You'll notice that everything concerning exec2.c is gone. This is because the state of memory has been overwritten to run cat. There is no trace of exec2 left. This is why execve() cannot return if it is sucessful -- the state to which it might have returned has been overwritten. It is gone. When cat exits, the operating system simply destroys the process.

So how come when you execute cat in the shell it looks like it returns to the shell? This is because the shell calls fork - exec - wait.

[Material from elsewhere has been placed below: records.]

**src/rtl/muldiv_seq_if.sv**
```systemverilog
// rtl/muldiv_seq_if.sv - start/busy/done handshake bundle between the pipeline and muldiv_seq
//
// Ports (signals):
//   start, op, signed_mode, in1, in2, flush : pipeline -> unit
//   busy, done, out_lo, out_hi, div_by_zero : unit -> pipeline
// Modports: master = pipeline side, slave = muldiv_seq side.
interface muldiv_seq_if #(
  parameter int WIDTH = 32
);
  logic             start;
  logic             op;
  logic             signed_mode;
  logic [WIDTH-1:0] in1;
  logic [WIDTH-1:0] in2;
  logic             flush;
  logic             busy;
  logic             done;
  logic [WIDTH-1:0] out_lo;
  logic [WIDTH-1:0] out_hi;
  logic             div_by_zero;

  modport master (
    output start, op, signed_mode, in1, in2, flush,
    input  busy, done, out_lo, out_hi, div_by_zero
  );

  modport slave (
    input  start, op, signed_mode, in1, in2, flush,
    output busy, done, out_lo, out_hi, div_by_zero
  );
endinterface

```
**src/rtl/muldiv_seq.sv**
```systemverilog
// rtl/muldiv_seq.sv - iterative multicycle MUL/DIV/MOD unit with start/busy/done handshake
//
// Ports:
//   clk  : clock, rising edge
//   rst  : asynchronous active-high reset
//   bus  : muldiv_seq_if.slave
//          in:  start, op (0=mul,1=div), signed_mode, in1, in2, flush
//          out: busy, done, out_lo (product lo / quotient),
//               out_hi (product hi / remainder), div_by_zero
module muldiv_seq #(
  parameter int WIDTH = 32
) (
  input  logic       clk,
  input  logic       rst,
  muldiv_seq_if.slave bus
);

  localparam int CW = $clog2(WIDTH) + 1;

  typedef enum logic [1:0] {
    S_IDLE = 2'd0,
    S_CALC = 2'd1,
    S_FIX  = 2'd2,
    S_DONE = 2'd3
  } state_t;

  state_t           r_state;
  logic [CW-1:0]    r_cnt;
  logic             r_op;
  logic             r_neg_q;    // product sign or quotient sign
  logic             r_neg_r;    // remainder sign (dividend sign)
  logic             r_dbz;
  logic [WIDTH-1:0] r_hi;       // accumulator high / partial remainder
  logic [WIDTH-1:0] r_lo;       // multiplier / dividend, shifted out as quotient shifts in
  logic [WIDTH-1:0] r_opb;      // multiplicand or divisor magnitude
  logic             r_busy;
  logic             r_done;
  logic [WIDTH-1:0] r_out_lo;
  logic [WIDTH-1:0] r_out_hi;
  logic             r_out_dbz;

  logic             w_accept;
  logic             w_s1;
  logic             w_s2;
  logic [WIDTH-1:0] w_abs1;
  logic [WIDTH-1:0] w_abs2;
  logic             w_dbz;
  logic [WIDTH:0]   w_sum;
  logic [WIDTH:0]   w_rsh;
  logic             w_ge;
  logic [WIDTH-1:0] w_sub;
  logic [2*WIDTH-1:0] w_prod;
  logic [2*WIDTH-1:0] w_prod_fix;
  logic [WIDTH-1:0] w_q_fix;
  logic [WIDTH-1:0] w_r_fix;

  // Flush blocks a simultaneous start in IDLE and DONE.
  assign w_accept = ((r_state == S_IDLE) || (r_state == S_DONE)) && bus.start && !bus.flush;

  assign w_s1   = bus.signed_mode & bus.in1[WIDTH-1];
  assign w_s2   = bus.signed_mode & bus.in2[WIDTH-1];
  assign w_abs1 = w_s1 ? (~bus.in1 + 1'b1) : bus.in1;
  assign w_abs2 = w_s2 ? (~bus.in2 + 1'b1) : bus.in2;
  assign w_dbz  = bus.op && (bus.in2 == '0);

  // Shift-add: add multiplicand when the current multiplier bit is set,
  // then shift the whole {carry, hi, lo} right by one.
  assign w_sum = {1'b0, r_hi} + (r_lo[0] ? {1'b0, r_opb} : '0);

  // Restoring step: shift the next dividend bit into the remainder and
  // subtract the divisor only if it fits. The remainder is always below the
  // divisor, so the difference fits in WIDTH bits when w_ge holds.
  assign w_rsh = {r_hi, r_lo[WIDTH-1]};
  assign w_ge  = (w_rsh >= {1'b0, r_opb});
  assign w_sub = w_rsh[WIDTH-1:0] - r_opb;

  assign w_prod     = {r_hi, r_lo};
  assign w_prod_fix = r_neg_q ? (~w_prod + 1'b1) : w_prod;
  assign w_q_fix    = r_neg_q ? (~r_lo + 1'b1) : r_lo;
  assign w_r_fix    = r_neg_r ? (~r_hi + 1'b1) : r_hi;

  always_ff @(posedge clk or posedge rst) begin
    if (rst) begin
      r_state   <= S_IDLE;
      r_cnt     <= '0;
      r_op      <= 1'b0;
      r_neg_q   <= 1'b0;
      r_neg_r   <= 1'b0;
      r_dbz     <= 1'b0;
      r_hi      <= '0;
      r_lo      <= '0;
      r_opb     <= '0;
      r_busy    <= 1'b0;
      r_done    <= 1'b0;
      r_out_lo  <= '0;
      r_out_hi  <= '0;
      r_out_dbz <= 1'b0;
    end else begin
      r_done <= 1'b0;
      case (r_state)
        S_IDLE, S_DONE: begin
          if (w_accept) begin
            r_op   <= bus.op;
            r_cnt  <= '0;
            r_busy <= 1'b1;
            if (w_dbz) begin
              // No iterations: FIX passes these through unchanged.
              r_state <= S_FIX;
              r_lo    <= '1;
              r_hi    <= bus.in1;
              r_opb   <= '0;
              r_neg_q <= 1'b0;
              r_neg_r <= 1'b0;
              r_dbz   <= 1'b1;
            end else begin
              r_state <= S_CALC;
              r_hi    <= '0;
              r_neg_q <= w_s1 ^ w_s2;
              r_neg_r <= w_s1;
              r_dbz   <= 1'b0;
              if (bus.op) begin
                r_lo  <= w_abs1;
                r_opb <= w_abs2;
              end else begin
                r_lo  <= w_abs2;
                r_opb <= w_abs1;
              end
            end
          end else begin
            r_state <= S_IDLE;
          end
        end

        S_CALC: begin
          if (bus.flush) begin
            r_state <= S_IDLE;
            r_busy  <= 1'b0;
          end else begin
            if (r_op) begin
              r_hi <= w_ge ? w_sub : w_rsh[WIDTH-1:0];
              r_lo <= {r_lo[WIDTH-2:0], w_ge};
            end else begin
              r_hi <= w_sum[WIDTH:1];
              r_lo <= {w_sum[0], r_lo[WIDTH-1:1]};
            end
            r_cnt <= r_cnt + CW'(1);
            if (r_cnt == CW'(WIDTH - 1)) begin
              r_state <= S_FIX;
            end
          end
        end

        S_FIX: begin
          r_busy <= 1'b0;
          if (bus.flush) begin
            r_state <= S_IDLE;
          end else begin
            r_state   <= S_DONE;
            r_done    <= 1'b1;
            r_out_dbz <= r_dbz;
            if (r_op) begin
              r_out_lo <= w_q_fix;
              r_out_hi <= w_r_fix;
            end else begin
              r_out_lo <= w_prod_fix[WIDTH-1:0];
              r_out_hi <= w_prod_fix[2*WIDTH-1:WIDTH];
            end
          end
        end

        default: begin
          r_state <= S_IDLE;
          r_busy  <= 1'b0;
        end
      endcase
    end
  end

  assign bus.busy        = r_busy;
  assign bus.done        = r_done;
  assign bus.out_lo      = r_out_lo;
  assign bus.out_hi      = r_out_hi;
  assign bus.div_by_zero = r_out_dbz;

endmodule

```
**src/flat_wrapper.sv**
```systemverilog
// flat-port wrapper written by rule: the top's interface ports become plain ports
module muldiv_seq_flat 
#(
  parameter int WIDTH = 32
)
  (clk, rst, bus_start, bus_op, bus_signed_mode, bus_in1, bus_in2, bus_flush, bus_busy, bus_done, bus_out_lo, bus_out_hi, bus_div_by_zero);
  muldiv_seq_if #(.WIDTH(WIDTH)) bus_i ();
  input  logic clk;
  input  logic rst;
  input wire logic [$bits(bus_i.start)-1:0] bus_start;
  input wire logic [$bits(bus_i.op)-1:0] bus_op;
  input wire logic [$bits(bus_i.signed_mode)-1:0] bus_signed_mode;
  input wire logic [$bits(bus_i.in1)-1:0] bus_in1;
  input wire logic [$bits(bus_i.in2)-1:0] bus_in2;
  input wire logic [$bits(bus_i.flush)-1:0] bus_flush;
  output wire logic [$bits(bus_i.busy)-1:0] bus_busy;
  output wire logic [$bits(bus_i.done)-1:0] bus_done;
  output wire logic [$bits(bus_i.out_lo)-1:0] bus_out_lo;
  output wire logic [$bits(bus_i.out_hi)-1:0] bus_out_hi;
  output wire logic [$bits(bus_i.div_by_zero)-1:0] bus_div_by_zero;
  assign bus_i.start = bus_start;
  assign bus_i.op = bus_op;
  assign bus_i.signed_mode = bus_signed_mode;
  assign bus_i.in1 = bus_in1;
  assign bus_i.in2 = bus_in2;
  assign bus_i.flush = bus_flush;
  assign bus_busy = bus_i.busy;
  assign bus_done = bus_i.done;
  assign bus_out_lo = bus_i.out_lo;
  assign bus_out_hi = bus_i.out_hi;
  assign bus_div_by_zero = bus_i.div_by_zero;
  muldiv_seq #(.WIDTH(WIDTH)) u_core (.clk(clk), .rst(rst), .bus(bus_i));
endmodule
```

There are six variants of execve() -- see the man page for execve(). I'll summarize them below:

execl(char *path, char *arg0, char *arg1, ..., char *argn, NULL): This uses your current envp, and lets you specify the argv as parameters, rather than building an array of pointers. Path must specify the path name exactly.
execv(char *path, char **argv): This is just like execve, but uses your current envp.
execle(char *path, char *arg0, char *arg1, ..., char *argn, NULL, char **envp): This is just like execl, but you must specify envp.
execve(char *path, char **argv, char **envp).
execlp(char *path, char *arg0, char *arg1, ..., char *argn, NULL): This is just like execl, except that if path is a relative filename, then the directories in your PATH variable will be searched to find path.
execvp(char *path, char **argv): This is just like execv, except that the PATH variable will be searched to find path.

Of them execvp() and execlp() are the most useful. All are implemented on top of execve() though.

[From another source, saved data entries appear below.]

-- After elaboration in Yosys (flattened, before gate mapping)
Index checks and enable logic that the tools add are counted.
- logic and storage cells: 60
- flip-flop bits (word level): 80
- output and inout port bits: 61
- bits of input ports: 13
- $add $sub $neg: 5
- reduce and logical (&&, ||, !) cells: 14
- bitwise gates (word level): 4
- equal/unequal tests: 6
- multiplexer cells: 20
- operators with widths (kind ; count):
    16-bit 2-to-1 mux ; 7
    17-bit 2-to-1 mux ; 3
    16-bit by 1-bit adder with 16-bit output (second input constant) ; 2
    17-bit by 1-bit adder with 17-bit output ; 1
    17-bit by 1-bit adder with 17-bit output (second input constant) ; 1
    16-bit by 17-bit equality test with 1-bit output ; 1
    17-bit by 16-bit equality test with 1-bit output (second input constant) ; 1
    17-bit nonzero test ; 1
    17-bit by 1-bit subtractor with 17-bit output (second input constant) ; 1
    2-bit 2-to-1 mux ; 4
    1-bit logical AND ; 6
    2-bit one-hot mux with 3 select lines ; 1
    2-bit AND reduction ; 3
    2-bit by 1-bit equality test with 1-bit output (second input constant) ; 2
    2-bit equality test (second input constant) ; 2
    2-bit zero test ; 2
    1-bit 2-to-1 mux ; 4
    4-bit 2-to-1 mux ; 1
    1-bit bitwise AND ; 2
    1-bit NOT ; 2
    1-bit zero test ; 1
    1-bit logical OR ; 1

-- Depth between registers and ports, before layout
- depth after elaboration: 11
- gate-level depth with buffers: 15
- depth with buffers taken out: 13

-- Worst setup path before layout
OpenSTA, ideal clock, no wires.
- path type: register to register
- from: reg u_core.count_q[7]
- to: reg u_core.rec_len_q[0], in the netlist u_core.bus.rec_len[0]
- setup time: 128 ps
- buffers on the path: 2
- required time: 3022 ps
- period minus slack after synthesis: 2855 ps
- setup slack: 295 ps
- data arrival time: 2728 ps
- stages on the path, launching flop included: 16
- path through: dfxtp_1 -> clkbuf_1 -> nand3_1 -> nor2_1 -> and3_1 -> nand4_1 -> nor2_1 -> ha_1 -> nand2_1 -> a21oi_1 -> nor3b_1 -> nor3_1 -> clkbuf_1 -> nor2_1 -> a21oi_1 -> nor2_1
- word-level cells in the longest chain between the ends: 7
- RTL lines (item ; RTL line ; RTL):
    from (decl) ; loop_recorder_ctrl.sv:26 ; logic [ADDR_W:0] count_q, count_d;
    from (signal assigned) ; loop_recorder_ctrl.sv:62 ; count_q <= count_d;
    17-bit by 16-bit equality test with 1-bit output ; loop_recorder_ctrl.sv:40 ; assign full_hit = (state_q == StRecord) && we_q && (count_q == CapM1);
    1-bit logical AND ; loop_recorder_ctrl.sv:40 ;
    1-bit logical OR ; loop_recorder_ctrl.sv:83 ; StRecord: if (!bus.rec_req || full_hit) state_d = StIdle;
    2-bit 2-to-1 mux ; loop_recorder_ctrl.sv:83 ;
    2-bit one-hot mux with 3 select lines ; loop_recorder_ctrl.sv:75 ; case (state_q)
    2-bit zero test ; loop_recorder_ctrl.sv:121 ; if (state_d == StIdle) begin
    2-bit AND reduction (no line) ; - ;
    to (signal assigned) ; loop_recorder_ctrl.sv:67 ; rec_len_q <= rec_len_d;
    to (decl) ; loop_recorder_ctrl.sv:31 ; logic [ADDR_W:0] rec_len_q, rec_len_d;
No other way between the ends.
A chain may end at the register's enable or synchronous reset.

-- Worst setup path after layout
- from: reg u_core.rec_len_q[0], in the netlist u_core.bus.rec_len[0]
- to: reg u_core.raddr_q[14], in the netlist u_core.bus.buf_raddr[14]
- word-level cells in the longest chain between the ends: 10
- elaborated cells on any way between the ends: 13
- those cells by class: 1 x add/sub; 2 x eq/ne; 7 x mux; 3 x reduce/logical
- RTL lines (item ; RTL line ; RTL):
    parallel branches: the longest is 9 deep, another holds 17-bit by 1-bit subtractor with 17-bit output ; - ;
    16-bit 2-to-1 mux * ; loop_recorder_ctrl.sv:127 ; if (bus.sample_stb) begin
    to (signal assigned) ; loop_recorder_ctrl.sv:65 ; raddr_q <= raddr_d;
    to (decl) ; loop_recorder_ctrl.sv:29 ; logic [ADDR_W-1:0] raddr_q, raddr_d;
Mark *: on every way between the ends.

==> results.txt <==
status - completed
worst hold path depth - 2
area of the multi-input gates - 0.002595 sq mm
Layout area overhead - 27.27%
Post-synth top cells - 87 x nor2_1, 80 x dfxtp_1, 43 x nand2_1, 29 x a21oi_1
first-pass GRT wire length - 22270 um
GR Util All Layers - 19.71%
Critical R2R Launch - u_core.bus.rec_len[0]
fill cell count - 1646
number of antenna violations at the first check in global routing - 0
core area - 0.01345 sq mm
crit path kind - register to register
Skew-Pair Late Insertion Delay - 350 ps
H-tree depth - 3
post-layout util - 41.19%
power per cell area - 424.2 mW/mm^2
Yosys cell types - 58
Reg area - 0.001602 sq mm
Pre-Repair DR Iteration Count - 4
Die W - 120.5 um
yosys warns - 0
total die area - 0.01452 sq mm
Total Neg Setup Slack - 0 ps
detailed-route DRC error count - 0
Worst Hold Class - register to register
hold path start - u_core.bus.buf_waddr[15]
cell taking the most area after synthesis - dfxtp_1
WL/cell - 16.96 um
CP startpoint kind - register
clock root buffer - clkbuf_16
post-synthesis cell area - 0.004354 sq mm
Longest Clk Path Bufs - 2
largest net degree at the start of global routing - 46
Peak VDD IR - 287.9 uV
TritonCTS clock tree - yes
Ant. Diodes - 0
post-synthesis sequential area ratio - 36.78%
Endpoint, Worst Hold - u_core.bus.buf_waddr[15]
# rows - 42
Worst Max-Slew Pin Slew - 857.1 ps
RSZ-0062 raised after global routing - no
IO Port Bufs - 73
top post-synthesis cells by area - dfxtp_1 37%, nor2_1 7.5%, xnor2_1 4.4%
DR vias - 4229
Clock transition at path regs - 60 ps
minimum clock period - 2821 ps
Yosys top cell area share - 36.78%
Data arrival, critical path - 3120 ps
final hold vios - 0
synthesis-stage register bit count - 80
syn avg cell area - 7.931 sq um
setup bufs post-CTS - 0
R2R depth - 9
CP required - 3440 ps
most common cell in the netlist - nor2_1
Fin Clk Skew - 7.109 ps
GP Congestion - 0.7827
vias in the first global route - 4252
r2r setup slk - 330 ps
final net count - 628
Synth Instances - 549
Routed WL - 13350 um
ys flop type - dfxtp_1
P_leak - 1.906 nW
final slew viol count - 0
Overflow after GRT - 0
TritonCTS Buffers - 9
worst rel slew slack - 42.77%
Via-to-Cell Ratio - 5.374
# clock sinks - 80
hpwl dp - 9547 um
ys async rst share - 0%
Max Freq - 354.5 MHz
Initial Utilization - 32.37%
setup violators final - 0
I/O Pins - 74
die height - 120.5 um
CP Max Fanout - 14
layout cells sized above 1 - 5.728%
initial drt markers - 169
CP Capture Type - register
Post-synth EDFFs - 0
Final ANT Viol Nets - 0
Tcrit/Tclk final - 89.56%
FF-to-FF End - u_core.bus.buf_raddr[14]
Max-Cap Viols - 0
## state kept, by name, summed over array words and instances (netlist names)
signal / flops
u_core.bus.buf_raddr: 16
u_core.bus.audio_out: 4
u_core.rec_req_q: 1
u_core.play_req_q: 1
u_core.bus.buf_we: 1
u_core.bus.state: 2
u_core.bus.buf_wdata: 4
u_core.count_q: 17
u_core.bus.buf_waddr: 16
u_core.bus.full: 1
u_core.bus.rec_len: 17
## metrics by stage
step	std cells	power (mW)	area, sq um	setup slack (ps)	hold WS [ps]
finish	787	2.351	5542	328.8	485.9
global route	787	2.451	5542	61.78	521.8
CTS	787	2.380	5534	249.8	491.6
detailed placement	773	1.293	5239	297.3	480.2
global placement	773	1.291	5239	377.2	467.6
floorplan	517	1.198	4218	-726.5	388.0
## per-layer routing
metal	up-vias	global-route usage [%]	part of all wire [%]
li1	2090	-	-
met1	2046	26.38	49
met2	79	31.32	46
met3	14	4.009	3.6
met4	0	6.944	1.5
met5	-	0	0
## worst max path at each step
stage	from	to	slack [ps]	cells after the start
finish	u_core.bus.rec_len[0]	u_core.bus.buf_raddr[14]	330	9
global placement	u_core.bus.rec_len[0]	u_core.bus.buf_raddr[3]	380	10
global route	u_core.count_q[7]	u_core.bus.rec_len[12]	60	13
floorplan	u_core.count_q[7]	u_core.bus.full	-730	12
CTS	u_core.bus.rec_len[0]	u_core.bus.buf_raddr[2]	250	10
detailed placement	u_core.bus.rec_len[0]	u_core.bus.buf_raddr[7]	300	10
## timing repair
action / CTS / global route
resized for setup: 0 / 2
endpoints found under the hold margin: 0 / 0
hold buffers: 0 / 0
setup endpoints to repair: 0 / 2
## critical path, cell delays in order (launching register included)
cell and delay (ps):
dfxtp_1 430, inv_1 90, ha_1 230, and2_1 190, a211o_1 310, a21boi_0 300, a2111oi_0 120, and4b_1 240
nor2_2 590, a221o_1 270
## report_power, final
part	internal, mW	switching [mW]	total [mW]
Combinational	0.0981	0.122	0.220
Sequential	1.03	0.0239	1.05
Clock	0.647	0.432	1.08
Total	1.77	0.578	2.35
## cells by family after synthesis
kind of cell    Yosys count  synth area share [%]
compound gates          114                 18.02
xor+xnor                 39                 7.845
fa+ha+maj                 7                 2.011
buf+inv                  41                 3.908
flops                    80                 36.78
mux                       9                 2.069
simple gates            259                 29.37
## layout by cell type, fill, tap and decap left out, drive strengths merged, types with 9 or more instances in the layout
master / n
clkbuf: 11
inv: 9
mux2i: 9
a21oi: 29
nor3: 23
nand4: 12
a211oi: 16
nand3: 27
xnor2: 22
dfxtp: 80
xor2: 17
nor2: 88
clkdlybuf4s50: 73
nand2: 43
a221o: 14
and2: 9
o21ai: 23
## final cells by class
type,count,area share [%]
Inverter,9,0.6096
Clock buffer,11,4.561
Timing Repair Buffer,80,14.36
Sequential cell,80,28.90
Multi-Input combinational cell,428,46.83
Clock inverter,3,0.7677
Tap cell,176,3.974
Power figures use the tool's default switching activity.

If execve() is unsuccessful (for example, there is no file with the name "path", or that file does not have the executable bit set), it will return with a value of -1. For example, look at exec1.c.

This program tries to execute "./cat", which does not exist. Thus, the execve() call fails, and the perror statement is executed.

This leads to:

DR. PLANK'S CARDINAL SIN OF EXEC

You should NEVER EVER EVER call execve() or any of its variants without testing the return value and exiting if it returns!!!!!!!

Why is this such a sin? Look at the execcatx.c programs.

execcat1.c forks off three processes that all exec "cat f1". Note the use of execvp(), which does not need an environment variable, and which searches the PATH variable to find "cat".

UNIX> execcat1
This is file f1
This is file f1
This is file f1
UNIX>

Now, execcat2.c substitutes execv() for execvp(). When you run it, ostensibly nothing happens:

UNIX> execcat2
UNIX>

What's going on? Well, the execv() call fails. This means that the execv call returns with i = -1, and then the child process continues. It too will go through the while loop and call fork(). To help illustrate what goes on, look at execcat3.c, which prints out the value of j and the pid of the process before every fork() call:

UNIX> execcat3
I am 4794.  j = 1
I am 4795.  j = 2
I am 4796.  j = 3
I am 4795.  j = 3
I am 4794.  j = 2
I am 4799.  j = 3
I am 4794.  j = 3
UNIX>

As you can see, fork() is called 7 times, not three, because the processes that failed the execv call continue in the while loop. This isn't bad for j = 3, but were the 3 a 10, then fork() would be called 1023 times. (i.e. fork gets called 2^n-1 times if the 3 were an n). This can be devastating. Fix the error by checking the return value of execv() as in execcat4.c:

UNIX> execcat4
execcat4: No such file or directory
execcat4: No such file or directory
execcat4: No such file or directory
UNIX>